`config.mk`:
```
export PLATFORM = sky130hd
export DESIGN_NAME = sha1_msg_sched_flat
export DESIGN_NICKNAME = d
export VERILOG_FILES = /design/src/rtl/sha1_msg_sched_if.sv /design/src/rtl/sha1_msg_sched.sv /design/src/flat_wrapper.sv
export SDC_FILE = /design/constraint.sdc
export NUM_CORES = 1
export LEC_CHECK = 0
export CORE_UTILIZATION = 45
export DETAILED_ROUTE_END_ITERATION = 7
export PLACE_DENSITY = 0.73
export SLEW_MARGIN = 20
export SYNTH_ARGS = -nofsm -noshare
export SYNTH_HDL_FRONTEND = slang
export SYNTH_SLANG_ARGS = --single-unit
```
`constraint.sdc`:
```
create_clock -name clk -period 2.1 [get_ports clk]
set_input_delay 0.42 -clock clk [delete_from_list [all_inputs] [get_ports clk]]
set_output_delay 0.42 -clock clk [all_outputs]
set_load 0.02 [all_outputs]
```
<file path="src/rtl/eth_header_parser.sv">
// Ethernet L2 header extractor for the 64-bit packet bus: captures MACs, optional
// 802.1Q tag and EtherType, counts bytes and flags framing problems; one result per packet.
module eth_header_parser #(
  parameter logic [15:0] VLAN_TPID = 16'h8100,
  parameter int unsigned MIN_LEN   = 14
) (
  input  logic        clk,
  input  logic        rst,
  input  logic        valid,
  input  logic [63:0] data,
  input  logic [7:0]  byte_enable,
  input  logic        sop,
  input  logic        eop,
  output logic        pkt_done,
  output logic [47:0] dst_mac,
  output logic [47:0] src_mac,
  output logic        vlan_present,
  output logic [15:0] vlan_tci,
  output logic [15:0] ethertype,
  output logic [15:0] pkt_len,
  output logic        err_runt,
  output logic        err_trunc,
  output logic        err_be,
  output logic        framing_err
);

  typedef enum logic [1:0] {IDLE, W1, W2, BODY} state_t;

  typedef struct packed {
    logic [47:0] dst;
    logic [47:0] src;
    logic [15:0] tpid;
    logic [15:0] tci;
    logic [15:0] inner;
    logic [15:0] len;
    logic        be_err;
  } work_t;

  localparam logic [15:0] MIN_U = 16'(MIN_LEN);
  localparam logic [15:0] MIN_T = 16'(MIN_LEN + 4);

  function automatic logic be_contig(input logic [7:0] be);
    case (be)
      8'h80, 8'hC0, 8'hE0, 8'hF0, 8'hF8, 8'hFC, 8'hFE, 8'hFF: be_contig = 1'b1;
      default:                                               be_contig = 1'b0;
    endcase
  endfunction

  state_t      state_q, state_d;
  work_t       work_q, work_d, start_w, fin_src;
  logic        pend_q, pend_d;
  logic        fin, fin_use_q, trunc, ferr_d;
  logic [7:0]  be_eff;
  logic [63:0] mdata;
  logic [3:0]  cnt;
  logic        be_bad;
  logic [16:0] sum;
  logic [15:0] len_acc;

  // Absent bytes are zeroed up front so every field sourced from them reads 0.
  always_comb begin
    be_eff = eop ? byte_enable : 8'hFF;
    mdata  = '0;
    cnt    = '0;
    for (int i = 0; i < 8; i++) begin
      mdata[i*8 +: 8] = be_eff[i] ? data[i*8 +: 8] : 8'h00;
      cnt             = cnt + {3'b000, be_eff[i]};
    end
    be_bad  = eop & ~be_contig(byte_enable);
    sum     = {1'b0, work_q.len} + {13'b0, cnt};
    len_acc = sum[16] ? 16'hFFFF : sum[15:0];

    start_w             = '0;
    start_w.dst         = mdata[63:16];
    start_w.src[47:32]  = mdata[15:0];
    start_w.len         = {12'b0, cnt};
    start_w.be_err      = be_bad;
  end

  // A pending result always comes from the working registers, which also serve
  // a truncated packet; a normal eop result comes from the updated values.
  always_comb begin
    state_d   = state_q;
    work_d    = work_q;
    pend_d    = 1'b0;
    fin       = pend_q;
    fin_use_q = pend_q;
    trunc     = 1'b0;
    ferr_d    = 1'b0;
    if (valid) begin
      case (state_q)
        IDLE: begin
          if (sop) begin
            work_d  = start_w;
            state_d = eop ? IDLE : W1;
            if (eop) begin
              if (pend_q) pend_d = 1'b1;
              else        fin    = 1'b1;
            end
          end else begin
            ferr_d = 1'b1;
          end
        end
        default: begin
          if (sop) begin
            fin       = 1'b1;
            fin_use_q = 1'b1;
            trunc     = 1'b1;
            work_d    = start_w;
            state_d   = eop ? IDLE : W1;
            pend_d    = eop;
          end else begin
            work_d.len    = len_acc;
            work_d.be_err = work_q.be_err | be_bad;
            case (state_q)
              W1: begin
                work_d.src[31:0] = mdata[63:32];
                work_d.tpid      = mdata[31:16];
                if (mdata[31:16] == VLAN_TPID) begin
                  work_d.tci = mdata[15:0];
                  state_d    = W2;
                end else begin
                  state_d    = BODY;
                end
              end
              W2: begin
                work_d.inner = mdata[63:48];
                state_d      = BODY;
              end
              default: state_d = BODY;
            endcase
            if (eop) begin
              fin     = 1'b1;
              state_d = IDLE;
            end
          end
        end
      endcase
    end
    fin_src = fin_use_q ? work_q : work_d;
  end

  logic        r_short, r_tag;
  logic        done_q, vlan_q, runt_q, trunc_q, be_q, ferr_q;
  logic [47:0] dst_q, src_q;
  logic [15:0] tci_q, et_q, len_q;

  always_comb begin
    r_short = fin_src.len < MIN_U;
    r_tag   = ~r_short & (fin_src.tpid == VLAN_TPID);
  end

  always_ff @(posedge clk or posedge rst) begin
    if (rst) begin
      state_q <= IDLE;
      work_q  <= '0;
      pend_q  <= 1'b0;
      done_q  <= 1'b0;
      ferr_q  <= 1'b0;
      dst_q   <= '0;
      src_q   <= '0;
      vlan_q  <= 1'b0;
      tci_q   <= '0;
      et_q    <= '0;
      len_q   <= '0;
      runt_q  <= 1'b0;
      trunc_q <= 1'b0;
      be_q    <= 1'b0;
    end else begin
      state_q <= state_d;
      work_q  <= work_d;
      pend_q  <= pend_d;
      done_q  <= fin;
      ferr_q  <= ferr_d;
      if (fin) begin
        dst_q   <= fin_src.dst;
        src_q   <= fin_src.src;
        vlan_q  <= r_tag;
        tci_q   <= r_tag ? fin_src.tci : 16'h0;
        et_q    <= r_short ? 16'h0 : (r_tag ? fin_src.inner : fin_src.tpid);
        len_q   <= fin_src.len;
        runt_q  <= r_short | (r_tag & (fin_src.len < MIN_T));
        trunc_q <= trunc;
        be_q    <= fin_src.be_err;
      end
    end
  end

  assign pkt_done     = done_q;
  assign dst_mac      = dst_q;
  assign src_mac      = src_q;
  assign vlan_present = vlan_q;
  assign vlan_tci     = tci_q;
  assign ethertype    = et_q;
  assign pkt_len      = len_q;
  assign err_runt     = runt_q;
  assign err_trunc    = trunc_q;
  assign err_be       = be_q;
  assign framing_err  = ferr_q;

endmodule

</file>
**config.mk**
```make
export PLATFORM = sky130hd
export DESIGN_NAME = stopwatch_ctrl
export DESIGN_NICKNAME = d
export VERILOG_FILES = /design/src/rtl/stopwatch_pkg.sv /design/src/rtl/stopwatch_prescaler.sv /design/src/rtl/stopwatch_ctrl.sv
export SDC_FILE = /design/constraint.sdc
export NUM_CORES = 1
export LEC_CHECK = 0
export BUFFER_PORTS_ARGS = -buffer_cell sky130_fd_sc_hd__buf_2
export CORE_AREA = 5 5 84 86
export CTS_CLUSTER_SIZE = 25
export DETAILED_ROUTE_END_ITERATION = 7
export DIE_AREA = 0 0 89 91
export PLACE_DENSITY_LB_ADDON = 0.12
export REMOVE_ABC_BUFFERS = 1
export SLEW_MARGIN = 20
export SYNTH_ARGS = -nofsm -noshare
export SYNTH_HDL_FRONTEND = slang
export SYNTH_SLANG_ARGS = --single-unit
```
**constraint.sdc**
```tcl
create_clock -name clk -period 2.9 [get_ports clk]
set_input_delay 0.29 -clock clk [delete_from_list [all_inputs] [get_ports clk]]
set_output_delay 0.29 -clock clk [all_outputs]
set_load 0.05 [all_outputs]
```
### src/rtl/coalesce.sv
// Writeback reduction stage: passes ordinary lane results through and folds
// multi-beat vdot products into one scalar written back on the last beat.
module coalesce #(
  parameter int unsigned LANES = 4,
  parameter int unsigned W     = 16
) (
  input  logic                 clk,
  input  logic                 rst,
  input  logic                 x2_valid,
  input  logic [15:0]          x2_ins,
  input  logic                 x2_last,
  input  logic [LANES-1:0]     x2_mask,
  input  logic [LANES*W-1:0]   x2_lanes,
  output logic                 wb_valid,
  output logic [15:0]          wb_ins,
  output logic [LANES*W-1:0]   wb_lanes,
  output logic [LANES-1:0]     wb_mask,
  output logic [W-1:0]         wb_sum,
  output logic                 wb_ovf,
  output logic [7:0]           wb_beats,
  output logic                 err
);

  localparam int unsigned LW = $clog2(LANES);
  // One spare bit keeps the carry slice non-empty even for a single lane.
  localparam int unsigned SW = W + LW + 1;
  localparam logic [3:0]  OP_VDOT = 4'b1110;

  typedef enum logic [0:0] {IDLE, ACCUM} state_t;

  // C1 pipeline registers
  logic               c1_valid;
  logic [15:0]        c1_ins;
  logic               c1_last;
  logic [LANES-1:0]   c1_mask;
  logic [LANES*W-1:0] c1_lanes;
  logic [W-1:0]       c1_psum;
  logic               c1_carry;

  // C2 accumulation state
  state_t             state;
  logic [W-1:0]       acc;
  logic [15:0]        acc_ins;
  logic               acc_ovf;
  logic [7:0]         cnt;

  logic [SW-1:0]      lane_sum;
  logic               c1_vdot;
  logic               same;
  logic [W:0]         acc_add;
  logic [7:0]         cnt_inc;
  logic               ovf_sum;

  // Full-precision sum of enabled lanes
  always_comb begin
    lane_sum = '0;
    for (int i = 0; i < int'(LANES); i++) begin
      if (x2_mask[i]) lane_sum = lane_sum + SW'(x2_lanes[i*W +: W]);
    end
  end

  always_ff @(posedge clk or posedge rst) begin
    if (rst) begin
      c1_valid <= 1'b0;
      c1_ins   <= '0;
      c1_last  <= 1'b0;
      c1_mask  <= '0;
      c1_lanes <= '0;
      c1_psum  <= '0;
      c1_carry <= 1'b0;
    end else begin
      c1_valid <= x2_valid;
      c1_ins   <= x2_ins;
      c1_last  <= x2_last;
      c1_mask  <= x2_mask;
      c1_lanes <= x2_lanes;
      c1_psum  <= lane_sum[W-1:0];
      c1_carry <= |lane_sum[SW-1:W];
    end
  end

  assign c1_vdot = (c1_ins[15:12] == OP_VDOT);
  assign same    = (state == ACCUM) && c1_vdot && (c1_ins == acc_ins);
  assign acc_add = {1'b0, acc} + {1'b0, c1_psum};
  assign cnt_inc = (cnt == 8'hFF) ? cnt : cnt + 8'd1;
  assign ovf_sum = acc_ovf | c1_carry | acc_add[W];

  // C2: accumulation FSM and registered writeback
  always_ff @(posedge clk or posedge rst) begin
    if (rst) begin
      state    <= IDLE;
      acc      <= '0;
      acc_ins  <= '0;
      acc_ovf  <= 1'b0;
      cnt      <= '0;
      wb_valid <= 1'b0;
      wb_ins   <= '0;
      wb_lanes <= '0;
      wb_mask  <= '0;
      wb_sum   <= '0;
      wb_ovf   <= 1'b0;
      wb_beats <= '0;
      err      <= 1'b0;
    end else begin
      wb_valid <= 1'b0;
      err      <= 1'b0;
      if (c1_valid) begin
        // Any beat in ACCUM that does not continue the open vdot aborts it.
        err <= (state == ACCUM) && !same;
        if (!c1_vdot) begin
          state    <= IDLE;
          wb_valid <= 1'b1;
          wb_ins   <= c1_ins;
          wb_lanes <= c1_lanes;
          wb_mask  <= c1_mask;
          wb_sum   <= '0;
          wb_ovf   <= 1'b0;
          wb_beats <= '0;
        end else if (same) begin
          if (c1_last) begin
            state    <= IDLE;
            wb_valid <= 1'b1;
            wb_ins   <= c1_ins;
            wb_lanes <= '0;
            wb_mask  <= '0;
            wb_sum   <= acc_add[W-1:0];
            wb_ovf   <= ovf_sum;
            wb_beats <= cnt_inc;
          end else begin
            acc     <= acc_add[W-1:0];
            acc_ovf <= ovf_sum;
            cnt     <= cnt_inc;
          end
        end else if (c1_last) begin
          state    <= IDLE;
          wb_valid <= 1'b1;
          wb_ins   <= c1_ins;
          wb_lanes <= '0;
          wb_mask  <= '0;
          wb_sum   <= c1_psum;
          wb_ovf   <= c1_carry;
          wb_beats <= 8'd1;
        end else begin
          state   <= ACCUM;
          acc     <= c1_psum;
          acc_ins <= c1_ins;
          acc_ovf <= c1_carry;
          cnt     <= 8'd1;
        end
      end
    end
  end

endmodule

WORK TO COMPLETE:
Would you filter the entries above and keep each line that has the word "bytes"?

REPLY:
// 802.1Q tag and EtherType, counts bytes and flags framing problems; one result per packet.
  // Absent bytes are zeroed up front so every field sourced from them reads 0.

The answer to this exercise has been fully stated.